Third Sunday after Easter
Because it’s a heresy. It’s just a rehashing of Manichaeism, which taught that the body was bad, or lesser than the spirit. This was a pernicious heresy, to which St. Augustine of Hippo ascribed before he was baptized, and which swept Europe during the end of the first millennium, which gave rise to the preaching of the Dominicans fighting this old heresy with a new name (Albigensianism).
What is the drive that leads to such a push? Well, probably one of two things. On the one hand, we see so many natural evils that are no one’s personal choices, and so we might ascribe evil to the material of nature itself as a simplistic way to deal with why these natural evils happen without anyone willing them.
On the other hand, when we sin, we can either accept responsibility for our actions and repent, or we can blame our actions on something else, and seek to avoid responsibility and punishment. And we’ve been blaming someone else since the beginning. “The woman you put here with me…”; “The serpent tricked me…”. So if we can ascribe most of our evil actions to the body, and say that they don’t have an impact on the soul, then most of us are probably not only getting by when it comes to following God, but doing very well, and probably on the straight road to heaven. If all you had to worry about was spiritual sins (judging others in your mind, not believing the right things, wishing others harm, but never following through with your actions), most of us are probably saints right now.
But, of course, we are not simply spirits. We are a cohesive unity of spirit and body. What we do to one, affects the other. If we choose to sin in the body, it has effects on the soul. And even when we sin at the level of our souls, there are effects on the body.
That unity is part of what we celebrate at Easter, and our belief in the union of body and soul is based upon the fact that Christ rose from the dead, not just in the spirit, as we will do at our death until the general resurrection at the end of time, but also in the body. As He said in the Gospel today, “A little while, and you shall not see me, and a little while again and you will see me.” He died, that is to say, His soul left His body, but then they were reunited and He returned to His disciples so that they could see Him again. In some of the accounts of the Resurrection, the disciples think their Lord is a ghost, but He asks for food so that He could eat, and assured them that He was not a ghost. Indeed, He asks Thomas to feel the wounds in His hands and side, not only as the proof that He is the same person, but that His body is there.
And because we are that union of soul and body, as confirmed to us by the Risen Lord, St. Peter can encourage us to refrain from our carnal desires. Yes, sometimes what the soul wants and what the body wants are not the same thing. But they are still in the battle for eternal life together, and what one does affects what happens to the other. And this is not just with our desires to be fruitful and multiply, but also how we submit to legitimate authority, the example we give to believers and non-believers alike, so that they can see that the life to which Christ calls us is, in fact, possible, and helps us find true joy and freedom.

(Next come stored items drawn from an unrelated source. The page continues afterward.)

--- src/hw/rtl/dmdc_pkg.sv ---
`default_nettype none

package dmdc_pkg;

    // Field and register widths
    localparam int unsigned MODE_W    = 2;
    localparam int unsigned SPEED_W   = 8;
    localparam int unsigned STATE_W   = 3;
    localparam int unsigned DRIVE_W   = 2;
    localparam int unsigned DEB_W     = 16;
    localparam int unsigned CFG_IDX_W = 1;
    localparam int unsigned CFG_DATA_W = 16;

    // Register indexes on the configuration port
    localparam logic [CFG_IDX_W-1:0] CFG_DEBOUNCE_TICKS = 1'd0;
    localparam logic [CFG_IDX_W-1:0] CFG_BUTTON_SPEED   = 1'd1;

    // Register reset values
    localparam logic [DEB_W-1:0]   DEBOUNCE_RESET = 16'd50;
    localparam logic [SPEED_W-1:0] FULL_SPEED     = 8'd255;

    // Command codes
    typedef enum logic [MODE_W-1:0] {
        MODE_TICK      = 2'd0,
        MODE_OPEN      = 2'd1,
        MODE_CLOSE     = 2'd2,
        MODE_POWER_OFF = 2'd3
    } t_mode;

    // Door states
    typedef enum logic [STATE_W-1:0] {
        ST_CLOSED  = 3'd0,
        ST_OPENING = 3'd1,
        ST_OPEN    = 3'd2,
        ST_CLOSING = 3'd3,
        ST_UNKNOWN = 3'd4
    } t_door_state;

    // Motor drive direction
    typedef enum logic [DRIVE_W-1:0] {
        DRV_STOP = 2'd0,
        DRV_FWD  = 2'd1,
        DRV_BACK = 2'd2
    } t_drive;

    // Debounced switch levels handed to the door controller
    typedef struct packed {
        logic closed_stop;
        logic open_stop;
        logic btn_close;
        logic btn_open;
    } t_switches;

    // One result item
    typedef struct packed {
        t_door_state        door_state;
        logic               moving;
        logic               state_changed;
        t_drive             motor_drive;
        logic [SPEED_W-1:0] motor_speed;
    } t_result;

endpackage

`default_nettype wire

--- src/hw/rtl/dmdc_debounce.sv ---
`default_nettype none

module dmdc_debounce #(
    parameter int unsigned COUNT_WIDTH = 16
) (
    input  wire logic                       i_clk,
    input  wire logic                       i_rst_n,
    input  wire logic                       i_en,
    input  wire logic                       i_raw,
    input  wire logic [dmdc_pkg::DEB_W-1:0] i_limit,
    output logic                            o_level
);

    localparam int unsigned CMP_W =
        (COUNT_WIDTH > dmdc_pkg::DEB_W) ? COUNT_WIDTH : dmdc_pkg::DEB_W;
    localparam logic [COUNT_WIDTH-1:0] CNT_MAX = {COUNT_WIDTH{1'b1}};

    logic                   r_prev;
    logic                   r_level;
    logic [COUNT_WIDTH-1:0] r_cnt;
    logic                   n_level;
    logic [COUNT_WIDTH-1:0] n_cnt;
    logic [CMP_W-1:0]       cnt_ext;
    logic [CMP_W-1:0]       limit_ext;

    // Count ticks the reading has held, saturating
    always_comb begin
        if (i_raw != r_prev) begin
            n_cnt = '0;
        end else if (r_cnt == CNT_MAX) begin
            n_cnt = r_cnt;
        end else begin
            n_cnt = r_cnt + 1'b1;
        end
        cnt_ext   = CMP_W'(n_cnt);
        limit_ext = CMP_W'(i_limit);
        n_level   = (cnt_ext > limit_ext) ? i_raw : r_level;
    end

    always_ff @(posedge i_clk) begin
        if (!i_rst_n) begin
            r_prev  <= 1'b0;
            r_level <= 1'b0;
            r_cnt   <= '0;
        end else if (i_en) begin
            r_prev  <= i_raw;
            r_level <= n_level;
            r_cnt   <= n_cnt;
        end
    end

    // Level as seen after this transaction's update
    assign o_level = n_level;

endmodule

`default_nettype wire

--- src/hw/rtl/dmdc_door.sv ---
`default_nettype none

module dmdc_door (
    input  wire logic                         i_clk,
    input  wire logic                         i_rst_n,
    input  wire logic                         i_en,
    input  wire logic [dmdc_pkg::MODE_W-1:0]  i_mode,
    input  wire logic [dmdc_pkg::SPEED_W-1:0] i_speed,
    input  wire logic                         i_ack,
    input  wire dmdc_pkg::t_switches          i_sw,
    input  wire logic [dmdc_pkg::SPEED_W-1:0] i_button_speed,
    output dmdc_pkg::t_result                 o_result
);

    dmdc_pkg::t_door_state        r_state, n_state;
    dmdc_pkg::t_door_state        r_acked, n_acked;
    dmdc_pkg::t_drive             r_drive, n_drive;
    logic [dmdc_pkg::SPEED_W-1:0] r_speed, n_speed;

    always_ff @(posedge i_clk) begin
        if (!i_rst_n) begin
            r_state <= dmdc_pkg::ST_UNKNOWN;
            r_acked <= dmdc_pkg::ST_UNKNOWN;
            r_drive <= dmdc_pkg::DRV_STOP;
            r_speed <= '0;
        end else if (i_en) begin
            r_state <= n_state;
            r_acked <= n_acked;
            r_drive <= n_drive;
            r_speed <= n_speed;
        end
    end

    // Command, then end stops, then buttons, then acknowledge
    always_comb begin
        n_state = r_state;
        n_drive = r_drive;
        n_speed = r_speed;

        case (dmdc_pkg::t_mode'(i_mode))
            dmdc_pkg::MODE_OPEN: begin
                n_drive = dmdc_pkg::DRV_BACK;
                n_speed = i_speed;
                n_state = dmdc_pkg::ST_OPENING;
            end
            dmdc_pkg::MODE_CLOSE: begin
                n_drive = dmdc_pkg::DRV_FWD;
                n_speed = i_speed;
                n_state = dmdc_pkg::ST_CLOSING;
            end
            dmdc_pkg::MODE_POWER_OFF: begin
                n_drive = dmdc_pkg::DRV_STOP;
                n_speed = '0;
            end
            default: begin
            end
        endcase

        // End stops only count while travelling towards them
        if (n_state == dmdc_pkg::ST_CLOSING && i_sw.closed_stop) begin
            n_drive = dmdc_pkg::DRV_STOP;
            n_speed = '0;
            n_state = dmdc_pkg::ST_CLOSED;
        end else if (n_state == dmdc_pkg::ST_OPENING && i_sw.open_stop) begin
            n_drive = dmdc_pkg::DRV_STOP;
            n_speed = '0;
            n_state = dmdc_pkg::ST_OPEN;
        end

        // Close button wins, even when closing is refused
        if (i_sw.btn_close) begin
            if (!(n_state inside {dmdc_pkg::ST_CLOSING, dmdc_pkg::ST_CLOSED})) begin
                n_drive = dmdc_pkg::DRV_FWD;
                n_speed = i_button_speed;
                n_state = dmdc_pkg::ST_CLOSING;
            end
        end else if (i_sw.btn_open) begin
            if (!(n_state inside {dmdc_pkg::ST_OPENING, dmdc_pkg::ST_OPEN})) begin
                n_drive = dmdc_pkg::DRV_BACK;
                n_speed = i_button_speed;
                n_state = dmdc_pkg::ST_OPENING;
            end
        end

        n_acked = i_ack ? n_state : r_acked;

        o_result.door_state    = n_state;
        o_result.moving        = (n_state inside {dmdc_pkg::ST_OPENING, dmdc_pkg::ST_CLOSING});
        o_result.state_changed = (n_state != r_acked);
        o_result.motor_drive   = n_drive;
        o_result.motor_speed   = n_speed;
    end

endmodule

`default_nettype wire

--- src/hw/rtl/debounced_motor_door_controller_top.sv ---
// Door controller with debounced end stops and push buttons.
// Input channel: one transaction per timer tick (i_in_valid / o_in_stall),
// carrying the command, its speed, the change acknowledge and the four raw
// switch levels. Output channel: one result transaction per tick
// (o_out_valid / i_out_stall) with door state, moving flag, changed flag,
// motor drive and motor speed.
// Path: input register, then debounce and door logic into the result register.
// Throughput: 1 tick per cycle unless the output stalls; the combinational
// path through the four debouncers and door state update sets this figure.
// A stall on the output holds the result register; the input register then
// fills and o_in_stall rises in the same cycle it would otherwise drain.
// Reset (synchronous, active low): door state unknown, acknowledged state
// unknown, motor stopped, debouncers cleared, debounce ticks 50, button
// speed 255, both pipeline stages empty.
// Configuration writes are taken at any edge with i_cfg_we high; write
// them only while no transaction is in flight.
`default_nettype none

module debounced_motor_door_controller_top #(
    parameter int unsigned COUNT_WIDTH = 16
) (
    input  wire logic                            i_clk,
    input  wire logic                            i_rst_n,
    // configuration
    input  wire logic                            i_cfg_we,
    input  wire logic [dmdc_pkg::CFG_IDX_W-1:0]  i_cfg_addr,
    input  wire logic [dmdc_pkg::CFG_DATA_W-1:0] i_cfg_wdata,
    // input channel
    input  wire logic                            i_in_valid,
    output logic                                 o_in_stall,
    input  wire logic [dmdc_pkg::MODE_W-1:0]     i_mode,
    input  wire logic [dmdc_pkg::SPEED_W-1:0]    i_speed,
    input  wire logic                            i_ack_change,
    input  wire logic                            i_open_end_stop,
    input  wire logic                            i_closed_end_stop,
    input  wire logic                            i_button_to_close,
    input  wire logic                            i_button_to_open,
    // output channel
    output logic                                 o_out_valid,
    input  wire logic                            i_out_stall,
    output logic [dmdc_pkg::STATE_W-1:0]         o_door_state,
    output logic                                 o_moving,
    output logic                                 o_state_changed,
    output logic [dmdc_pkg::DRIVE_W-1:0]         o_motor_drive,
    output logic [dmdc_pkg::SPEED_W-1:0]         o_motor_speed
);

    logic [dmdc_pkg::DEB_W-1:0]   r_debounce_ticks;
    logic [dmdc_pkg::SPEED_W-1:0] r_button_speed;

    logic                         r_in_valid;
    logic [dmdc_pkg::MODE_W-1:0]  r_mode;
    logic [dmdc_pkg::SPEED_W-1:0] r_speed;
    logic                         r_ack;
    logic [3:0]                   r_raw;

    logic                         r_out_valid;
    dmdc_pkg::t_result            r_result;

    logic                         advance;
    logic                         in_accept;
    dmdc_pkg::t_switches          sw;
    dmdc_pkg::t_result            result;

    // Configuration registers
    always_ff @(posedge i_clk) begin
        if (!i_rst_n) begin
            r_debounce_ticks <= dmdc_pkg::DEBOUNCE_RESET;
            r_button_speed   <= dmdc_pkg::FULL_SPEED;
        end else if (i_cfg_we) begin
            case (i_cfg_addr)
                dmdc_pkg::CFG_DEBOUNCE_TICKS: r_debounce_ticks <= i_cfg_wdata;
                dmdc_pkg::CFG_BUTTON_SPEED:
                    r_button_speed <= i_cfg_wdata[dmdc_pkg::SPEED_W-1:0];
                default: begin
                end
            endcase
        end
    end

    // Handshake: work stage advances when the result register is free
    assign advance    = r_in_valid && (!r_out_valid || !i_out_stall);
    assign o_in_stall = r_in_valid && !advance;
    assign in_accept  = i_in_valid && !o_in_stall;

    // Input register
    always_ff @(posedge i_clk) begin
        if (!i_rst_n) begin
            r_in_valid <= 1'b0;
        end else if (in_accept) begin
            r_in_valid <= 1'b1;
        end else if (advance) begin
            r_in_valid <= 1'b0;
        end
    end

    always_ff @(posedge i_clk) begin
        if (in_accept) begin
            r_mode  <= i_mode;
            r_speed <= i_speed;
            r_ack   <= i_ack_change;
            r_raw   <= {i_button_to_open, i_button_to_close,
                        i_open_end_stop, i_closed_end_stop};
        end
    end

    // Debouncers: closed stop, open stop, close button, open button
    dmdc_debounce #(.COUNT_WIDTH(COUNT_WIDTH)) u_deb_closed (
        .i_clk   (i_clk),
        .i_rst_n (i_rst_n),
        .i_en    (advance),
        .i_raw   (r_raw[0]),
        .i_limit (r_debounce_ticks),
        .o_level (sw.closed_stop)
    );

    dmdc_debounce #(.COUNT_WIDTH(COUNT_WIDTH)) u_deb_open (
        .i_clk   (i_clk),
        .i_rst_n (i_rst_n),
        .i_en    (advance),
        .i_raw   (r_raw[1]),
        .i_limit (r_debounce_ticks),
        .o_level (sw.open_stop)
    );

    dmdc_debounce #(.COUNT_WIDTH(COUNT_WIDTH)) u_deb_btn_close (
        .i_clk   (i_clk),
        .i_rst_n (i_rst_n),
        .i_en    (advance),
        .i_raw   (r_raw[2]),
        .i_limit (r_debounce_ticks),
        .o_level (sw.btn_close)
    );

    dmdc_debounce #(.COUNT_WIDTH(COUNT_WIDTH)) u_deb_btn_open (
        .i_clk   (i_clk),
        .i_rst_n (i_rst_n),
        .i_en    (advance),
        .i_raw   (r_raw[3]),
        .i_limit (r_debounce_ticks),
        .o_level (sw.btn_open)
    );

    // Door state machine and motor control
    dmdc_door u_door (
        .i_clk          (i_clk),
        .i_rst_n        (i_rst_n),
        .i_en           (advance),
        .i_mode         (r_mode),
        .i_speed        (r_speed),
        .i_ack          (r_ack),
        .i_sw           (sw),
        .i_button_speed (r_button_speed),
        .o_result       (result)
    );

    // Result register
    always_ff @(posedge i_clk) begin
        if (!i_rst_n) begin
            r_out_valid <= 1'b0;
        end else if (advance) begin
            r_out_valid <= 1'b1;
        end else if (!i_out_stall) begin
            r_out_valid <= 1'b0;
        end
    end

    always_ff @(posedge i_clk) begin
        if (advance) begin
            r_result <= result;
        end
    end

    assign o_out_valid     = r_out_valid;
    assign o_door_state    = r_result.door_state;
    assign o_moving        = r_result.moving;
    assign o_state_changed = r_result.state_changed;
    assign o_motor_drive   = r_result.motor_drive;
    assign o_motor_speed   = r_result.motor_speed;

endmodule

`default_nettype wire
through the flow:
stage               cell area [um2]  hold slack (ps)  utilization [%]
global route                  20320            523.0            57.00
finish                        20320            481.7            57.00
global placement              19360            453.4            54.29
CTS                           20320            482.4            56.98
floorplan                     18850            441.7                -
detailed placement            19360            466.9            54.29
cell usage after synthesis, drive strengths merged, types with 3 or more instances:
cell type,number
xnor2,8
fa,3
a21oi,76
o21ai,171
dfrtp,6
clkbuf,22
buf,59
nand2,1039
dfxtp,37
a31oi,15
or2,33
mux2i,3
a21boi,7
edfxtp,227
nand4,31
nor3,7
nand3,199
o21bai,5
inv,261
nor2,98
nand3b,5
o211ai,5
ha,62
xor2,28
===== src/hdl/aged_priority_event_queue_unit.sv =====
// aged_priority_event_queue_unit: top level, sequencer and slot storage
// depends on apeq_pkg, apeq_age_unit
//
//  channel | ports                         | transfer
//  request | start, busy, req_*            | start & !busy
//  result  | rsp_strobe, rsp_*             | one cycle, rsp_strobe high
//  config  | csr_write, csr_index, csr_data| csr_write high
//
// add: up to 3 scans of 16 slots (free, expired, lower or equal priority); no scan
//   when rejected by the draw
// choose: no scan when empty, one scan with no winner, else scan plus older pass
// clear and unused codes skip all scans; the single age unit walks one slot per cycle
// reset clears valid bits and counters; slot fields are written before use
// results cannot be stalled; busy falls the cycle after the strobe, the next transfer
//   can come then
module aged_priority_event_queue_unit (
   input  logic clock,
   input  logic reset,
   input  logic start,
   output logic busy,
   input  logic [1:0] req_command,
   input  logic [31:0] req_now_tick,
   input  logic [15:0] req_event_priority,
   input  logic [15:0] req_event_max_age,
   input  logic req_keep_flag,
   input  logic req_filterable_flag,
   input  logic [6:0] req_accept_percent,
   input  logic [6:0] req_draw,
   input  logic [31:0] req_payload,
   input  logic csr_write,
   input  logic [1:0] csr_index,
   input  logic [31:0] csr_data,
   output logic rsp_strobe,
   output logic rsp_found,
   output logic [3:0] rsp_slot_index,
   output logic [31:0] rsp_win_payload,
   output logic rsp_tag_survives,
   output logic [4:0] rsp_pending_count
);
   localparam int SB = apeq_pkg::SlotBits;

   typedef enum logic [7:0] {
      ST_IDLE = 8'b00000001,
      ST_FREE = 8'b00000010,
      ST_EXP = 8'b00000100,
      ST_PRI = 8'b00001000,
      ST_PLACE = 8'b00010000,
      ST_SCAN = 8'b00100000,
      ST_OLDER = 8'b01000000,
      ST_DONE = 8'b10000000
   } state_type;

   state_type state_ff, state_in;
   logic [31:0] preload_ff;
   logic filt_en_ff;
   logic [15:0] filt_pri_ff;

   // slot storage; read one slot per cycle at the scan index
   apeq_pkg::slot_type slot_mem [apeq_pkg::SlotCount];
   logic [apeq_pkg::SlotCount-1:0] valid_ff, valid_in;
   logic [4:0] live_ff, live_in;
   logic [31:0] last_time_ff;
   logic [15:0] last_order_ff;
   logic surv_ff, surv_in;

   // latched request
   logic [1:0] cmd_ff;
   logic [31:0] now_ff;
   apeq_pkg::slot_type req_ff;

   logic [SB:0] idx_ff, idx_in;          // scan counter, one extra bit for the end
   logic [SB-1:0] sel_ff, sel_in;        // chosen slot
   logic have_ff, have_in;
   logic [15:0] best_pri_ff, best_pri_in;
   logic [31:0] best_age_ff, best_age_in;
   logic [15:0] best_sub_ff, best_sub_in;
   logic [31:0] win_time_ff, win_time_in;
   logic [15:0] win_ord_ff, win_ord_in;
   logic found_ff, found_in;
   logic [31:0] pay_ff, pay_in;
   logic wr_en;

   logic [SB-1:0] ci;
   apeq_pkg::slot_type cur;
   logic cur_valid, last_idx;
   logic [31:0] ref_time;
   apeq_pkg::age_type age_r;
   logic filtered;

   assign ci = idx_ff[SB-1:0];
   assign cur = slot_mem[ci];
   assign cur_valid = valid_ff[ci];
   assign last_idx = (idx_ff == (SB+1)'(apeq_pkg::SlotCount - 1));
   assign ref_time = (cmd_ff == apeq_pkg::CMD_CHOOSE) ? now_ff + preload_ff : now_ff;
   assign filtered = filt_en_ff && cur.filterable && (cur.priority_val < filt_pri_ff);

   apeq_age_unit u_age (.ref_time(ref_time), .slot(cur), .result(age_r));

   always_ff @(posedge clock) begin
      if (reset) begin
         preload_ff <= '0;
         filt_en_ff <= 1'b0;
         filt_pri_ff <= '0;
      end else if (csr_write) begin
         unique case (csr_index)
            apeq_pkg::CSR_PRELOAD: preload_ff <= csr_data;
            apeq_pkg::CSR_FILT_EN: filt_en_ff <= csr_data[0];
            apeq_pkg::CSR_FILT_PRI: filt_pri_ff <= csr_data[15:0];
            default: ;
         endcase
      end
   end

   always_comb begin
      state_in = state_ff;
      valid_in = valid_ff;
      live_in = live_ff;
      surv_in = surv_ff;
      idx_in = idx_ff;
      sel_in = sel_ff;
      have_in = have_ff;
      best_pri_in = best_pri_ff;
      best_age_in = best_age_ff;
      best_sub_in = best_sub_ff;
      win_time_in = win_time_ff;
      win_ord_in = win_ord_ff;
      found_in = found_ff;
      pay_in = pay_ff;
      wr_en = 1'b0;
      unique case (state_ff)
         ST_IDLE: begin
            idx_in = '0;
            found_in = 1'b0;
            pay_in = '0;
            sel_in = '0;
            have_in = 1'b0;
            best_pri_in = '0;
            best_age_in = '1;
            best_sub_in = '0;
            if (start) begin
               unique case (req_command)
                  apeq_pkg::CMD_ADD:
                     state_in = (req_draw <= req_accept_percent) ? ST_FREE : ST_DONE;
                  apeq_pkg::CMD_CHOOSE:
                     state_in = (live_ff != '0) ? ST_SCAN : ST_DONE;
                  apeq_pkg::CMD_CLEAR: begin
                     valid_in = '0;
                     live_in = '0;
                     state_in = ST_DONE;
                  end
                  default: state_in = ST_DONE;
               endcase
            end
         end
         ST_FREE: begin
            if (!cur_valid) begin
               sel_in = ci;
               state_in = ST_PLACE;
            end else if (last_idx) begin
               idx_in = '0;
               state_in = ST_EXP;
            end else idx_in = idx_ff + 1'b1;
         end
         ST_EXP: begin
            if (age_r.expired) begin
               sel_in = ci;
               live_in = live_ff - 1'b1;
               state_in = ST_PLACE;
            end else if (last_idx) begin
               idx_in = '0;
               state_in = ST_PRI;
            end else idx_in = idx_ff + 1'b1;
         end
         ST_PRI: begin
            if (req_ff.priority_val >= cur.priority_val) begin
               sel_in = ci;
               live_in = live_ff - 1'b1;
               state_in = ST_PLACE;
            end else if (last_idx) state_in = ST_DONE;
            else idx_in = idx_ff + 1'b1;
         end
         ST_PLACE: begin
            wr_en = 1'b1;
            valid_in[sel_ff] = 1'b1;
            live_in = live_ff + 1'b1;
            found_in = 1'b1;
            state_in = ST_DONE;
         end
         ST_SCAN: begin
            if (cur_valid) begin
               if (age_r.expired || filtered) begin
                  valid_in[ci] = 1'b0;
                  live_in = live_ff - 1'b1;
               end else if (best_pri_ff < cur.priority_val) begin
                  have_in = 1'b1;
                  sel_in = ci;
                  best_pri_in = cur.priority_val;
                  best_age_in = age_r.age;
                  best_sub_in = cur.order;
                  win_time_in = cur.time_val;
                  win_ord_in = cur.order;
               end else if (cur.priority_val == best_pri_ff &&
                            (age_r.age < best_age_ff ||
                             (age_r.age == best_age_ff && best_sub_ff < cur.order))) begin
                  have_in = 1'b1;
                  sel_in = ci;
                  best_age_in = age_r.age;
                  best_sub_in = cur.order;
                  win_time_in = cur.time_val;
                  win_ord_in = cur.order;
               end
            end
            if (last_idx) begin
               idx_in = '0;
               if (have_in) begin
                  surv_in = 1'b0;
                  state_in = ST_OLDER;
               end else state_in = ST_DONE;
            end else idx_in = idx_ff + 1'b1;
         end
         ST_OLDER: begin
            if (ci != sel_ff && cur_valid) begin
               if (cur.time_val < win_time_ff ||
                   (cur.time_val == win_time_ff && cur.order < win_ord_ff)) begin
                  if (!cur.keep) begin
                     valid_in[ci] = 1'b0;
                     live_in = live_ff - 1'b1;
                  end
               end else if (cur.tag_flag) surv_in = 1'b1;
            end
            if (ci == sel_ff) pay_in = cur.payload;
            if (last_idx) begin
               valid_in[sel_ff] = 1'b0;
               live_in = live_in - 1'b1;
               found_in = 1'b1;
               state_in = ST_DONE;
            end else idx_in = idx_ff + 1'b1;
         end
         ST_DONE: state_in = ST_IDLE;
         default: state_in = ST_IDLE;
      endcase
   end

   always_ff @(posedge clock) begin
      if (reset) begin
         state_ff <= ST_IDLE;
         valid_ff <= '0;
         live_ff <= '0;
         surv_ff <= 1'b0;
         last_time_ff <= '0;
         last_order_ff <= '0;
         found_ff <= 1'b0;
      end else begin
         state_ff <= state_in;
         valid_ff <= valid_in;
         live_ff <= live_in;
         surv_ff <= surv_in;
         found_ff <= found_in;
         if (wr_en) begin
            last_time_ff <= now_ff;
            last_order_ff <= (now_ff == last_time_ff) ? last_order_ff + 1'b1 : 16'd0;
         end
      end
   end

   // payload and datapath registers
   always_ff @(posedge clock) begin
      idx_ff <= idx_in;
      sel_ff <= sel_in;
      have_ff <= have_in;
      best_pri_ff <= best_pri_in;
      best_age_ff <= best_age_in;
      best_sub_ff <= best_sub_in;
      win_time_ff <= win_time_in;
      win_ord_ff <= win_ord_in;
      pay_ff <= pay_in;
      if (state_ff == ST_IDLE && start) begin
         cmd_ff <= req_command;
         now_ff <= req_now_tick;
         req_ff.priority_val <= req_event_priority;
         req_ff.max_age <= req_event_max_age;
         req_ff.time_val <= req_now_tick;
         req_ff.order <= '0;
         req_ff.keep <= req_keep_flag;
         req_ff.filterable <= req_filterable_flag;
         req_ff.tag_flag <= (req_accept_percent == apeq_pkg::TagPercent);
         req_ff.payload <= req_payload;
      end
      if (wr_en) begin
         slot_mem[sel_ff] <= '{priority_val: req_ff.priority_val, max_age: req_ff.max_age,
            time_val: now_ff,
            order: (now_ff == last_time_ff) ? last_order_ff + 1'b1 : 16'd0,
            keep: req_ff.keep, filterable: req_ff.filterable, tag_flag: req_ff.tag_flag,
            payload: req_ff.payload};
      end
   end

   assign busy = (state_ff != ST_IDLE);
   assign rsp_strobe = (state_ff == ST_DONE);
   assign rsp_found = found_ff;
   assign rsp_slot_index = found_ff ? 4'(sel_ff) : 4'd0;
   assign rsp_win_payload = pay_ff;
   assign rsp_tag_survives = surv_ff;
   assign rsp_pending_count = live_ff;
endmodule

Because the soul and body are one, even after we die, and our soul leaves our body, they will be reunited one day. Hopefully we will receive a body for glory in the resurrection as we go to heaven, or perhaps have to be purified in Purgatory. But, even the damned will receive back their body, or damnation and suffering, as they remain in Hell for all eternity. Dante, describing those in the various circles of Hell, talks about the punishment that the bodies receive, from the punishments due to giving in to carnal desires, to the Beast, chomping on Judas and Brutus in the coldest, lowest level of Hell. This is also why sometimes the martyrs are depicted with the wounds of their suffering, not because they suffer in heaven, but because what they allowed to happen to their bodies, rather than deny Christ, now becomes the sign of their victory, like St. Denis holding his head, St. Lucy holding her eyes, or St. Bartholomew holding his flayed skin.
That is also why our salvation is accomplished with physical things. We don’t simply sit and think to ourselves: “I desire to be a child of God in the Son of God. Now I am.” No, we have water poured over our heads as the priest invokes the Blessed Trinity over us. We do not simply sit in our rooms and think: “I am really sorry, and I’ll never do that again.” The priest says, “I absolve you” with his audible voice. We don’t only ask the Lord to fill us with Himself, but He gives Himself to us under the appearance of bread and wine, but that which is truly His Body and Blood, which we receive into us, so that He is closer to us than any other human could ever be. God uses physical stuff with which our body interacts to create changes in the soul. What happens to the one, affects the other.
So, if anyone ever suggests that we are simply spiritual beings, or souls trapped in a body, or that the material world is evil, which the spiritual world is good, you can counter with a direct quote from Dwight: “False! Body; Blessing; Beatific Vision.” In the name of the Father, and of the Son, and of the Holy Spirit. Amen.